# Stored entries
·····
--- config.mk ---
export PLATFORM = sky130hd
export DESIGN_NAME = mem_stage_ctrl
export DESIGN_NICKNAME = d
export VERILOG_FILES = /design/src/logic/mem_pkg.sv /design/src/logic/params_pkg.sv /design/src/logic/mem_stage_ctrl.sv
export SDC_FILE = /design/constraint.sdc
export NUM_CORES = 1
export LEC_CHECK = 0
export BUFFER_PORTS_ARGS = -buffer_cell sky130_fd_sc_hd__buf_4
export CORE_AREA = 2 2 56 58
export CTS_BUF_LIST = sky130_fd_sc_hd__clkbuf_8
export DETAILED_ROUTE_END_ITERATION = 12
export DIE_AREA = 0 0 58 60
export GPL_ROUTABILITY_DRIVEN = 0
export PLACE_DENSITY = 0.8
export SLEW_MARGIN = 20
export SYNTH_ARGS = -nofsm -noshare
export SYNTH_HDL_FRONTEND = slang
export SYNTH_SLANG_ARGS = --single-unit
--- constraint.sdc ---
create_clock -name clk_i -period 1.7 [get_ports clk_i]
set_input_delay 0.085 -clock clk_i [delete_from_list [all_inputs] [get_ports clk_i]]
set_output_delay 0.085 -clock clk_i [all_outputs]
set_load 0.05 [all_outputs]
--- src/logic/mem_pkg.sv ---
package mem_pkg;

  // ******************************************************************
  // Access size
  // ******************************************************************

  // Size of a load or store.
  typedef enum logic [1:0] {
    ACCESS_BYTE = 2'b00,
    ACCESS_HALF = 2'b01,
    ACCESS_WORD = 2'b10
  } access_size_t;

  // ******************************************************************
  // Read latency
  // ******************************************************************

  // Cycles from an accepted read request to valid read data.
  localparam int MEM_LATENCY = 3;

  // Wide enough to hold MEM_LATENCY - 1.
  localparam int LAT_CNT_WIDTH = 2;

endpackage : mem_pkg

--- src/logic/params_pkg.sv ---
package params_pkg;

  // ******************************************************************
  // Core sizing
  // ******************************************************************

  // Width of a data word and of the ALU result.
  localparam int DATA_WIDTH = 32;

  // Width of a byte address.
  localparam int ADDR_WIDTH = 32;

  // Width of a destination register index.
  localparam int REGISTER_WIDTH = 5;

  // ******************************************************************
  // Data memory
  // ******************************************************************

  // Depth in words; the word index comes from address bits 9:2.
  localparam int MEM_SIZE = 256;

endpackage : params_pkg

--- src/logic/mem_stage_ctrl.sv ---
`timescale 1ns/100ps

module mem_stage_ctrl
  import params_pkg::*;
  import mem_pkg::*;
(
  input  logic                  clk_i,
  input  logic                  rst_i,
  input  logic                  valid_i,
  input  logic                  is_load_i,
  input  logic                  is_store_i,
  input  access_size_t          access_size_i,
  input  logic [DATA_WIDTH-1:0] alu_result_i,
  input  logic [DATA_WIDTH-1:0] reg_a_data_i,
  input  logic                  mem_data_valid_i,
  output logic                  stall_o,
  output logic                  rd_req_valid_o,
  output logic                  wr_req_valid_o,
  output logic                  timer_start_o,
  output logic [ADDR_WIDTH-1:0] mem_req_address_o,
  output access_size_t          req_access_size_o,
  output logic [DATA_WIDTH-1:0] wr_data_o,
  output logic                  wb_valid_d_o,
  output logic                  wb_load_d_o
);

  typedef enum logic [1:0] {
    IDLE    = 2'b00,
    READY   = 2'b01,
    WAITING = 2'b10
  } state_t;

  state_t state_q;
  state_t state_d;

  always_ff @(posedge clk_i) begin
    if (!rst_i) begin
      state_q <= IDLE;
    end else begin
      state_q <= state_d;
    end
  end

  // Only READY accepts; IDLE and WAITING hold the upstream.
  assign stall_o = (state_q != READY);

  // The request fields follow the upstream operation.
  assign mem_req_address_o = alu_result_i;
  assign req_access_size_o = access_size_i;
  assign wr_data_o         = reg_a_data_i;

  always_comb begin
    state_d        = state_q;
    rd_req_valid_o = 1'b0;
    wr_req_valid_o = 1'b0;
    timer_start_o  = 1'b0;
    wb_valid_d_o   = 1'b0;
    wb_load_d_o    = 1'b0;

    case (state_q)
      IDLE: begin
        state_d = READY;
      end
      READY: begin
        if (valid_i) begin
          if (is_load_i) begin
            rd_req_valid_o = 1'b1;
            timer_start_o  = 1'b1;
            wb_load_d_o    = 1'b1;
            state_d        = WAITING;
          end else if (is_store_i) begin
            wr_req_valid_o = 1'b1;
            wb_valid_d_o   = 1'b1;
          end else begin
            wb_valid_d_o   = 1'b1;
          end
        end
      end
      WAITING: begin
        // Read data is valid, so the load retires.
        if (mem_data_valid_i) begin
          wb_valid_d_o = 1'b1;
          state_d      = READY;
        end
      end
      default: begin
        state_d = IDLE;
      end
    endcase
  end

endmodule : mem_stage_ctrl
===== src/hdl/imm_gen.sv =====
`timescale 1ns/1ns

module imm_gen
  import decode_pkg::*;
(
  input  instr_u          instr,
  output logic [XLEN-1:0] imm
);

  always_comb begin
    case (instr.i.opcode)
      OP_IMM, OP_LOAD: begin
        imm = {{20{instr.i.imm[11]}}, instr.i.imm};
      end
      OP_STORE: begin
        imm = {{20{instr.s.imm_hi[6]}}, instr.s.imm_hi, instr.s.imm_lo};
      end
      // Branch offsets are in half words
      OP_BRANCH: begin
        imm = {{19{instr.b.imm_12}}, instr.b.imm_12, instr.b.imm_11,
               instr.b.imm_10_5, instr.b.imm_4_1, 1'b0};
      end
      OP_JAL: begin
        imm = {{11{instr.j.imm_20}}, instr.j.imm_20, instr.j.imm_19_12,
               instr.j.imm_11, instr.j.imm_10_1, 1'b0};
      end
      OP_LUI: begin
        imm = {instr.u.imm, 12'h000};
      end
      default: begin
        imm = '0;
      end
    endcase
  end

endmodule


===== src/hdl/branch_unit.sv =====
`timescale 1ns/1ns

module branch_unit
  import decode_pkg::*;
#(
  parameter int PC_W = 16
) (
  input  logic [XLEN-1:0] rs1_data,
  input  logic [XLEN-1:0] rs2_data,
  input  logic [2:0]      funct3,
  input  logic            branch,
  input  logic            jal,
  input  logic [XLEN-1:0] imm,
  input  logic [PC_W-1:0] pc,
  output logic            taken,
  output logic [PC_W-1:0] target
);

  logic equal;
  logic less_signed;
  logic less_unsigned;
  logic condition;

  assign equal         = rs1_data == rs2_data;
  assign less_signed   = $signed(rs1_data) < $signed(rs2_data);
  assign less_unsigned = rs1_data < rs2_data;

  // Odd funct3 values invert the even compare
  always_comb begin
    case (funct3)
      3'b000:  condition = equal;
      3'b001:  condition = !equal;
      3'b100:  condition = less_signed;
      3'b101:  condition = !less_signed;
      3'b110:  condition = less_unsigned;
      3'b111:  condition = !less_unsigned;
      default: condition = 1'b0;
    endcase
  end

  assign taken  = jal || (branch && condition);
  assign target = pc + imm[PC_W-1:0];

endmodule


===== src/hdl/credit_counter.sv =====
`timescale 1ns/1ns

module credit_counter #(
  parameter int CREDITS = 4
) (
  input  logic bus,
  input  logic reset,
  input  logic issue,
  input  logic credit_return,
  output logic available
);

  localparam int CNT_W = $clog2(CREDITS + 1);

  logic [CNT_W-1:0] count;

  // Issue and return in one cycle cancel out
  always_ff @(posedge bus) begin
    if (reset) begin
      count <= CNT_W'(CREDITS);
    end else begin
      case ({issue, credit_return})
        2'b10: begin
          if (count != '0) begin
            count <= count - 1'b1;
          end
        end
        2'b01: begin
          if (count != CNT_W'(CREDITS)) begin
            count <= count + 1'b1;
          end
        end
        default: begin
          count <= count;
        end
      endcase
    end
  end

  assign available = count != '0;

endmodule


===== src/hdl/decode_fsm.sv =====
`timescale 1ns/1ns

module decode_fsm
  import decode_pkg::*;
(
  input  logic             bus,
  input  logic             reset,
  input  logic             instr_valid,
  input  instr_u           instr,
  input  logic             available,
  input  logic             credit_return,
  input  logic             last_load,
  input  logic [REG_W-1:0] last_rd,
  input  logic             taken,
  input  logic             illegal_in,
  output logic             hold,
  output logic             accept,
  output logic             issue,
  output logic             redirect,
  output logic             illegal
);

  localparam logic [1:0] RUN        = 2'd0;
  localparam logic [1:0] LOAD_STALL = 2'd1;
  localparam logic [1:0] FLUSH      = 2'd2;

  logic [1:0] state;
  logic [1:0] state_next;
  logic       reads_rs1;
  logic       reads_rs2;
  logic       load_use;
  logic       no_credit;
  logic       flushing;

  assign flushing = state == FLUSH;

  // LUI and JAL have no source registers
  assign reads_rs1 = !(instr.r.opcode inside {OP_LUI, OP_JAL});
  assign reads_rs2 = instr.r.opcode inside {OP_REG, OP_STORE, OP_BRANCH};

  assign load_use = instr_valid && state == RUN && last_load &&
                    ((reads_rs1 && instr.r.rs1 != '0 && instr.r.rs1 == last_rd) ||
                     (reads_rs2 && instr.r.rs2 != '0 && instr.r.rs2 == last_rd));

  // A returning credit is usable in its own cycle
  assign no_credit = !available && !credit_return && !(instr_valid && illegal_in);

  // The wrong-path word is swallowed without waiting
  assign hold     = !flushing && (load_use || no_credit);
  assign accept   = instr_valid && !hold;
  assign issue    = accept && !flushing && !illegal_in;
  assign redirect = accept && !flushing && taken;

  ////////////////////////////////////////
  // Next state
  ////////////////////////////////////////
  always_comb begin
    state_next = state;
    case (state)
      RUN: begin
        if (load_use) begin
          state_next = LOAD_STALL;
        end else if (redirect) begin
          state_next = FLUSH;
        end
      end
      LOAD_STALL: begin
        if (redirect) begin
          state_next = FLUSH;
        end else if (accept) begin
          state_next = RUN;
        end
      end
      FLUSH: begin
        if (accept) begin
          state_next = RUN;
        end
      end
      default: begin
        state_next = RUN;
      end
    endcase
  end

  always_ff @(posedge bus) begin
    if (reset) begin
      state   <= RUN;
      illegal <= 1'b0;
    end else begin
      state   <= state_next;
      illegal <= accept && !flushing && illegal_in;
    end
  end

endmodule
·····
# Goal of the exercise
In the entries above, the lines between the one holding "export CTS_BUF_LIST = sky130_fd_sc_hd__clkbuf_8" and the one holding "localparam int LAT_CNT_WIDTH = 2;", inclusive, are to be printed exactly as written, and those alone.

# Response box
export CTS_BUF_LIST = sky130_fd_sc_hd__clkbuf_8
export DETAILED_ROUTE_END_ITERATION = 12
export DIE_AREA = 0 0 58 60
export GPL_ROUTABILITY_DRIVEN = 0
export PLACE_DENSITY = 0.8
export SLEW_MARGIN = 20
export SYNTH_ARGS = -nofsm -noshare
export SYNTH_HDL_FRONTEND = slang
export SYNTH_SLANG_ARGS = --single-unit
--- constraint.sdc ---
create_clock -name clk_i -period 1.7 [get_ports clk_i]
set_input_delay 0.085 -clock clk_i [delete_from_list [all_inputs] [get_ports clk_i]]
set_output_delay 0.085 -clock clk_i [all_outputs]
set_load 0.05 [all_outputs]
--- src/logic/mem_pkg.sv ---
package mem_pkg;

  // ******************************************************************
  // Access size
  // ******************************************************************

  // Size of a load or store.
  typedef enum logic [1:0] {
    ACCESS_BYTE = 2'b00,
    ACCESS_HALF = 2'b01,
    ACCESS_WORD = 2'b10
  } access_size_t;

  // ******************************************************************
  // Read latency
  // ******************************************************************

  // Cycles from an accepted read request to valid read data.
  localparam int MEM_LATENCY = 3;

  // Wide enough to hold MEM_LATENCY - 1.
  localparam int LAT_CNT_WIDTH = 2;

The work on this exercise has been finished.